Dobbs v. Jackson ruled that the right to privacy is not explicit within the Constitution, meaning it will now be up to the states to decide if abortions are allowed.

The decision has already had profound impacts across the country, but on a Catholic campus with a number of progressive students, the controversy is even more pronounced.

Campus groups against abortion have signaled their approval of overturning Roe.

One club that has actively spoken about its positive opinion on the decision is Notre Dame Right To Life. Their formal statement on Dobbs can be read on their website. 

Merlot Fogarty, president of Right To Life, said she feels the Supreme Court has now made the right decision.

“I definitely think that Roe was wrongly decided at the very beginning. If you do read the Dobbs decision, the right to privacy really isn’t mentioned,” Fogarty said. 

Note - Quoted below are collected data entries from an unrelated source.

<file path="src/rtl/tvm_pkg.sv">
`timescale 1ns / 1ps

package tvm_pkg;

  localparam int CAPACITY_DEF = 32;
  localparam int OUT_LIMIT    = 32;

  localparam int VALUE_W = 32;
  localparam int TAG_W   = 7;
  localparam int TOL_W   = 16;
  localparam int RANK_W  = 5;
  localparam int REQ_W   = 2;

  // request codes
  localparam logic [REQ_W-1:0] REQ_INSERT = 2'd0;
  localparam logic [REQ_W-1:0] REQ_READ   = 2'd1;
  localparam logic [REQ_W-1:0] REQ_CLEAR  = 2'd2;

  typedef enum logic [1:0] {
    ST_IDLE,
    ST_INSERT,
    ST_READ
  } state_t;

  // one stored list entry
  typedef struct packed {
    logic                     valid;
    logic [VALUE_W-1:0]       value;
    logic signed [TAG_W-1:0]  tag;
  } entry_t;

  // word traveling down the chain during an insert
  typedef struct packed {
    logic                     active;
    logic                     shift;   // position found, just push along
    logic [VALUE_W-1:0]       value;
    logic signed [TAG_W-1:0]  tag;
  } carry_t;

  // broadcast control to every cell
  typedef struct packed {
    logic clear;
    logic rotate;
  } cell_ctrl_t;

endpackage

</file>
<file path="src/rtl/tvm_cell.sv">
`timescale 1ns / 1ps

module tvm_cell (
  input  logic                          clk,
  input  logic                          rst,
  input  logic [tvm_pkg::TOL_W-1:0]     tol,
  input  tvm_pkg::cell_ctrl_t           ctrl,
  input  tvm_pkg::carry_t               carry_in,
  output tvm_pkg::carry_t               carry_out,
  input  tvm_pkg::entry_t               rot_in,
  output tvm_pkg::entry_t               entry
);

  tvm_pkg::entry_t entry_next;
  tvm_pkg::carry_t carry_next;
  logic [tvm_pkg::VALUE_W:0] slack_sum;
  logic keep;

  // stored + tolerance >= incoming, no wrap
  assign slack_sum = {1'b0, entry.value} + {{(tvm_pkg::VALUE_W + 1 - tvm_pkg::TOL_W){1'b0}}, tol};
  assign keep = entry.valid && (slack_sum >= {1'b0, carry_in.value});

  always_comb begin
    entry_next = entry;
    carry_next = '0;
    if (ctrl.clear) begin
      entry_next.valid = 1'b0;
    end else if (ctrl.rotate) begin
      entry_next = rot_in;
    end else if (carry_in.active) begin
      if (carry_in.shift || !keep) begin
        entry_next.valid = 1'b1;
        entry_next.value = carry_in.value;
        entry_next.tag   = carry_in.tag;
        // displaced entry moves on; nothing to move if this cell was empty
        carry_next.active = entry.valid;
        carry_next.shift  = 1'b1;
        carry_next.value  = entry.value;
        carry_next.tag    = entry.tag;
      end else begin
        carry_next = carry_in;
      end
    end
  end

  always_ff @(posedge clk) begin
    if (rst) begin
      entry.valid      <= 1'b0;
      carry_out.active <= 1'b0;
    end else begin
      entry.valid      <= entry_next.valid;
      carry_out.active <= carry_next.active;
    end
    entry.value     <= entry_next.value;
    entry.tag       <= entry_next.tag;
    carry_out.shift <= carry_next.shift;
    carry_out.value <= carry_next.value;
    carry_out.tag   <= carry_next.tag;
  end

endmodule

</file>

She said the reversal was important as an admission of mistakes made by past courts. 

“I think this decision definitely opened people up to the awareness that there can be wrongly-decided cases, and there can be mistakes made by the Supreme Court,” Fogarty said. 

Fogarty was in Indianapolis when a new abortion bill for the state of Indiana was debated. It will soon become Indiana law that women cannot get abortions with few exceptions, such as rape, incest, health of the mother and fatal fetal abnormalities, according to reporting by the Indianapolis Star.

Fogarty said she was glad Indiana called a special session to pass this bill. She only wishes the bill were stricter. 

For instance, Fogarty said she feels that rape is “not the fault of the baby” and that abortion punishes the fetus for its father’s crime.

“We’re able to work on getting rid of these exceptions and valuing life, regardless of the circumstances of the conception,” Fogarty said. 

But there is also a side to the debate unhappy with the decision. Irish 4 Reproductive Health, a leading group in support of reproductive health access, declined The Observer’s request to speak in an interview.

“Given the work that we do as an organization and the contentious nature of the political landscape on these issues right now, we would rather not have our positions beyond that up for interpretation,” the group said in an email.

Katie Werner, communications director of College Democrats and vice president of Jewish Club, spoke for the opposing side. She said she is not representing the clubs she is a member of in this interview. 

[Editor’s note: Werner is a former news writer for The Observer.]

Having lived in the southern United States for the past six years, Werner said the Dobbs decision will lead to a harsh reality for her and her friends back home. 

“I’m very concerned, because I think that the nearest abortion clinic, like even Planned Parenthood for cheaper healthcare, is like six to eight hours away,” she said.

Beyond concerns for her female friends, Werner said the decision in the Dobbs case has religious implications. She is involved in her Jewish faith and said she follows certain expectations that her religious texts place on her that do not follow the Dobbs decision. 

“The reformed Jewish sect is pro-choice,” Werner said.

Now that the Supreme Court has ruled that there is no mention of privacy in the Constitution, Werner worries it will affect LBGTQ+ rights, contraceptive rights and more.

“It’s super dangerous because they’re gonna start taking so many progressive rights,” she said. 

Werner said she and many of her friends share the same view on the situation but are unsure how to move forward because the campus atmosphere are making it hard for people with her views to take a stand. 

“I’m kind of at a loss, and there’s a lot of silence, which is awful. It’s only coming from pro-choicers, obviously, so it’s just so unfair,” Werner said.

The new Indiana abortion bill will take effect on Sept. 15.